Le jeu de mots est ici opportun. Parle-t-il des pauvres masqués que nous sommes, se protégeant d’un virus planétaire? Il n’est pas interdit d’y songer, même si l’on sait que ses masques à lui, Augustin Rebetez, sont tribaux. Comme le sont les rituels qu’exécutent ses personnages couverts de peaux d’animaux et pris dans une transe.
Sauvage, oui, l’artiste l’est, mais fragile et délicat aussi… et même mystique. Fragile quand il décide d’opposer à des hommes vampires l’image d’un jeune clochard à genoux; délicat quand il fait oublier un paysage désolé par un vol de colombes; mystique quand il évoque une Pieta aux contours charbonnés, ou représente deux mains qui se rejoignent pieusement comme une croisée d’ogives. On pense ici à la «Cathédrale», célèbre sculpture de Rodin.
Influences multiples
Il faut dire que chez Rebetez les influences artistiques sont multiples. Outre Rodin, il y a Calder, mais aussi deux artistes suisses, Jean Tinguely et Louis Soutter. Des «mobiles» et des machines alambiquées émaillent l’ouvrage d’Augustin. Quant à Soutter, on devine son magnétisme dans des personnages à la silhouette noire, au visage flou, reliés entre eux par un fil ténu. Des fils, il y en a plein dans les toiles et les sculptures de Rebetez. «Ce sont des connexions post-mortem, mais en même temps ancrées dans le présent, dit-il. D’une part elles nous mettent en contact avec nos morts et nos fantômes, et d’autre part elles évoquent Internet et les réseaux sociaux».

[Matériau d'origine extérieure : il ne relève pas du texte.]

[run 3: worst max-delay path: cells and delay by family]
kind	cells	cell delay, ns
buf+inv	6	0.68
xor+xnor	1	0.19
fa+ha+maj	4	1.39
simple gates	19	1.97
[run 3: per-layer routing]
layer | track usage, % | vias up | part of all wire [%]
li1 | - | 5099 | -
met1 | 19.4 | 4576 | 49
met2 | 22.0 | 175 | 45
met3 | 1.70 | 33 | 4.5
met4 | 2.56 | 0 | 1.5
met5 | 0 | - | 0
<file path="src/sv/lrs_pkg.sv">
`default_nettype none
// ----------------------------------------------------------------------------
// lrs_pkg
// Shared constants, the stored element format and the divide-by-ten helper
// for the base-10 radix sorter.
// ----------------------------------------------------------------------------
package lrs_pkg;

  localparam int MAX_ITEMS = 64;
  localparam int ADDR_W    = $clog2(MAX_ITEMS);
  localparam int CNT_W     = $clog2(MAX_ITEMS + 1);
  localparam int VAL_W     = 31;
  localparam int RADIX     = 10;
  localparam int DIG_W     = $clog2(RADIX);

  // ceil(2^35 / 10), exact quotient for any 32-bit dividend
  localparam logic [31:0] RECIP10 = 32'hCCCC_CCCD;

  // a stored element carries its value and the value scaled down to the
  // current decimal place
  typedef struct packed {
    logic [VAL_W-1:0] value;
    logic [VAL_W-1:0] quot;
  } elem_t;

  function automatic logic [VAL_W-1:0] div10(input logic [VAL_W-1:0] q);
    logic [63:0] prod;
    prod = {33'd0, q} * {32'd0, RECIP10};
    return VAL_W'(prod[63:35]);
  endfunction

endpackage
`default_nettype wire

</file>
<file path="src/sv/lrs_digit.sv">
`default_nettype none
// ----------------------------------------------------------------------------
// lrs_digit
// Digit extraction stage: divides the element's scaled quotient by ten
// (reciprocal multiply, registered) and yields the decimal digit at the
// current place together with the quotient for the next place.
// ----------------------------------------------------------------------------
module lrs_digit (
  input  wire logic                       clk,
  input  wire logic                       rst,
  input  wire logic                       in_valid,
  input  wire lrs_pkg::elem_t             in_elem,
  output logic                            out_valid,
  output logic [lrs_pkg::VAL_W-1:0]       value,
  output logic [lrs_pkg::VAL_W-1:0]       quot,
  output logic [lrs_pkg::DIG_W-1:0]       digit
);
  import lrs_pkg::*;

  logic [DIG_W-1:0] q_low;
  logic [DIG_W-1:0] qd10_low;

  always_ff @(posedge clk) begin
    if (rst) begin
      out_valid <= 1'b0;
    end else begin
      out_valid <= in_valid;
    end
  end

  always_ff @(posedge clk) begin
    value <= in_elem.value;
    q_low <= in_elem.quot[DIG_W-1:0];
    quot  <= div10(in_elem.quot);
  end

  // digit = q - 10*(q/10); only the low four bits matter since digit < 10
  assign qd10_low = {quot[0], 3'b000} + {quot[2:0], 1'b0};
  assign digit    = q_low - qd10_low;

endmodule
`default_nettype wire

</file>
<file path="config.mk">
export PLATFORM = sky130hd
export DESIGN_NAME = lrs_digit
export DESIGN_NICKNAME = d
export VERILOG_FILES = /design/src/sv/lrs_pkg.sv /design/src/sv/lrs_digit.sv
export SDC_FILE = /design/constraint.sdc
export NUM_CORES = 1
export LEC_CHECK = 0
export ABC_AREA = 1
export BUFFER_PORTS_ARGS = -buffer_cell sky130_fd_sc_hd__buf_2
export CAP_MARGIN = 20
export CELL_PAD_IN_SITES_DETAIL_PLACEMENT = 1
export CELL_PAD_IN_SITES_GLOBAL_PLACEMENT = 1
export CORE_AREA = 2 2 150 226
export CTS_BUF_LIST = sky130_fd_sc_hd__clkbuf_2
export DETAILED_ROUTE_END_ITERATION = 10
export DIE_AREA = 0 0 152 228
export PLACE_DENSITY_LB_ADDON = 0.1
export SLEW_MARGIN = 5
export SYNTH_ARGS = -nofsm -noshare
export SYNTH_HDL_FRONTEND = slang
export SYNTH_SLANG_ARGS = --single-unit
</file>
<file path="constraint.sdc">
create_clock -name clk -period 8.5 [get_ports clk]
set_clock_uncertainty 0.2 [all_clocks]
set_input_delay 0.85 -clock clk [delete_from_list [all_inputs] [get_ports clk]]
set_output_delay 0.85 -clock clk [all_outputs]
set_load 0.01 [all_outputs]
</file>
==> summary.txt <==
hold path endpoint = value[0]
Post-CTS Setup Bufs = 0
total number of vias = 12.4k
Post-Syn Area = 15200 um2
Hold Path Depth = 1
clk slew on worst S/H paths = 0.22 ns
Tightest Pin Transition = 0.776 ns
Antenna Nets Post-Route = 0
Placed Instance Area = 16400 um2
cell with the most instances after synthesis = inv_1
Initial Utilization = 0.462
gpl congestion = 0.990
Ys Warns = 0
Post-layout nets = 2627
fin crit period = 7.07 ns
initial drt markers = 431
fin crit share = 0.832
Chip Height = 228 um
Crit Path Class = input port to register
post-cts repair resize count = 0
max-cap violations = 0
GR peak layer = met2
io pins = 132
core region area = 32900 um2
global-route wire length before repair = 80800 um
pre-CTS setup slack = 0.873 ns
Residual DRC = 0
synthesized instance count = 1891
Max Clk Rate = 141 MHz
average size of a mapped cell = 8.05 um2
outcome = completed
setup_tns = 0 ns
vias in the first global route = 14.7k
Hold Vio Cnt, Final = 0
Layout Cells excl Fill = 2454
GR Util met3 = 0.0226
Worst setup SP type = input port
worst endpoint data arrival time = 7.34 ns
Die Wd = 152 um
Area contributors post-synth = fa_1 30%, ha_1 25%, inv_1 13%
post-synth cell types = 32
Sink Count = 64
worst hold path class = input port to register
Max Root-Sink Buffers = 2
initial antenna violation count = 1
Yosys top cell area share = 0.304
FP Rows = 82
Finish-stage setup viols = 0
Max Slew Vio Count = 0
area grow syn2layout = 8.32%
Final Instance Area = 16500 um2
FFs w/ async S/R, synth = 0
RSZ-0062 raised after global routing = no
worst relative slew slack = 0.477
CP Capture Type = register
Buffers on Ports = 128
root buf cell = clkbuf_2
die area = 34700 um2
GRT Util Overall = 0.305
number of vias per cell = 5.05
hold_buf cts = 0
drt total wl = 50400 um
Num CTS Buffers = 9
first drt pass iteration count = 6
Detailed Place HPWL = 47300 um
met1 Track Usage GR = 0.335
post-DR wirelength/cell = 20.5 um
critical path fanouts, max = 5
register area share after synthesis = 0.0842
Worst EP required = 8.77 ns
layout cells sized above 1 = 0.0920
largest net degree at the start of global routing = 13
Yosys top cell by area = fa_1
Hold Path Origin = in_elem[31]
FF+latch count, synth = 64
remaining global-route overflow = 0
met2 Use GR = 0.581
Post-synth EDFFs = 0
commonest cells in the netlist = 508 x inv_1, 393 x nand2_1, 303 x ha_1, 231 x fa_1, 107 x nor2_1
htree depth = 3
top_reg_cell synth = dfxtp_1
slack of the critical path = 1.43 ns
Cells after DPL = 2437
CTS tree = built
==> critical path: stages <==
cell and delay [ns]:
buf_2 0.15, inv_1 0.06, ha_1 0.30, inv_1 0.07, ha_1 0.32, xor2_1 0.29
inv_1 0.12, fa_1 0.65, inv_1 0.11, fa_1 0.46, inv_1 0.11, fa_1 0.43
inv_1 0.12, fa_1 0.43, fa_1 0.53, inv_1 0.06, fa_1 0.47, inv_1 0.04
ha_1 0.39, a21oi_1 0.33, o21ai_0 0.21, a21oi_1 0.26, nand2_1 0.13, a21oi_1 0.20
nand2_1 0.09, nand2_1 0.06, nand2_1 0.09
==> routing by layer <==
| metal | part of all wire | vias up |
|---|---|---|
| met5 | 0 | - |
| met4 | 0.064 | 0 |
| met3 | 0.018 | 108 |
| met2 | 0.54 | 213 |
| met1 | 0.38 | 6096 |
| li1 | - | 5974 |
==> cell usage in the layout, fill, tap and decap left out, types with 2 or more instances in the layout <==
cell type and count:
clkbuf_2 9, o21bai_1 8, dfxtp_1 64, nand2_2 7, xor2_1 19, xnor2_1 15
or2_2 2, nor2_1 107, nand3_1 47, fa_1 231, nand2_1 393, nor3_1 4
conb_1 3, o21ai_0 41, clkinvlp_4 2, inv_1 508, buf_2 128, ha_1 303
inv_2 5, a21oi_1 79, nor2_4 7, o21ai_1 2, nor4_2 2, a21o_1 6
nand4_1 11, nor3_2 7, nor2_2 11, o21a_1 2
==> sequential cells by signal (all words and copies together), names as in the netlist <==
name	flops
value	31
quot	28
q_low	4
out_valid	1
==> cell type report <==
cell class              count  area, um2
fillers                  4191      16400
multi-input cells        1312      12000
inverters                 513       1930
flip-flops and latches     64       1280
repair buffers            128        641
well taps                 420        526
clock inverters             7       71.3
clock buffers               9       45.0
diodes                      1       2.50
==> worst max-delay path by stage <==
stage                     cells after the start   startpoint  slack (ns)        to
after floorplan                              25  in_elem[16]        1.99  quot[21]
after global placement                       27  in_elem[23]        0.86   quot[7]
after detailed placement                     27  in_elem[23]        0.87   quot[7]
after CTS                                    27  in_elem[23]        1.51   quot[7]
after global routing                         27  in_elem[23]        1.20   quot[7]
final                                        27  in_elem[23]        1.43   quot[7]
==> kinds of logic after synthesis <==
| family | after synthesis | share of synthesized area |
|---|---|---|
| buffers and inverters | 517 | 0.128 |
| flip-flops | 64 | 0.0842 |
| other | 1 | 0.000246 |
| AND/OR/NAND/NOR | 601 | 0.166 |
| AO/OA/AOI/OAI | 140 | 0.0491 |
| adder cells (fa/ha/maj) | 534 | 0.553 |
| XOR/XNOR | 34 | 0.0196 |
==> stage by stage <==
stage	hold WS [ns]	util
floorplan	0.678	-
global placement	0.752	0.497
global route	0.0695	0.501
finish	0.131	0.501
CTS	0.0907	0.501
detailed placement	0.754	0.497
Power is not shown: default switching activity piles up to over one toggle a cycle in this logic, so the estimate is an artifact.
==> config.mk <==
export PLATFORM = sky130hd
export DESIGN_NAME = lrs_ram
export DESIGN_NICKNAME = d
export VERILOG_FILES = /design/src/sv/lrs_ram.sv
export SDC_FILE = /design/constraint.sdc
export NUM_CORES = 1
export LEC_CHECK = 0
export BUFFER_PORTS_ARGS = -buffer_cell sky130_fd_sc_hd__clkbuf_2
export CAP_MARGIN = 20
export CORE_MARGIN = 2
export CORE_UTILIZATION = 54
export CTS_CLUSTER_SIZE = 8
export DETAILED_ROUTE_END_ITERATION = 8
export GPL_TIMING_DRIVEN = 0
export PLACE_DENSITY = 0.7
export SETUP_SLACK_MARGIN = 0.05
export SYNTH_ARGS = -nofsm -noshare
export SYNTH_HDL_FRONTEND = slang
export SYNTH_SLANG_ARGS = --single-unit
==> constraint.sdc <==
create_clock -name clk -period 1.6 [get_ports clk]
set_clock_uncertainty 0.2 [all_clocks]
set_input_delay 0 -clock clk [delete_from_list [all_inputs] [get_ports clk]]
set_output_delay 0 -clock clk [all_outputs]
set_load 0.005 [all_outputs]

Pour ses créations, Rebetez fonctionne en équipe. Il collabore avec des artisans, des amis et même des musiciens. Car Augustin chante aussi, oui. Du rap. Bientôt, il sortira un album chez Jelodanti, une maison de disques franco-suisse. Son titre: «Primitive Rap and Dirty Shamanic Sabotage from Swiss Jura». No Comment!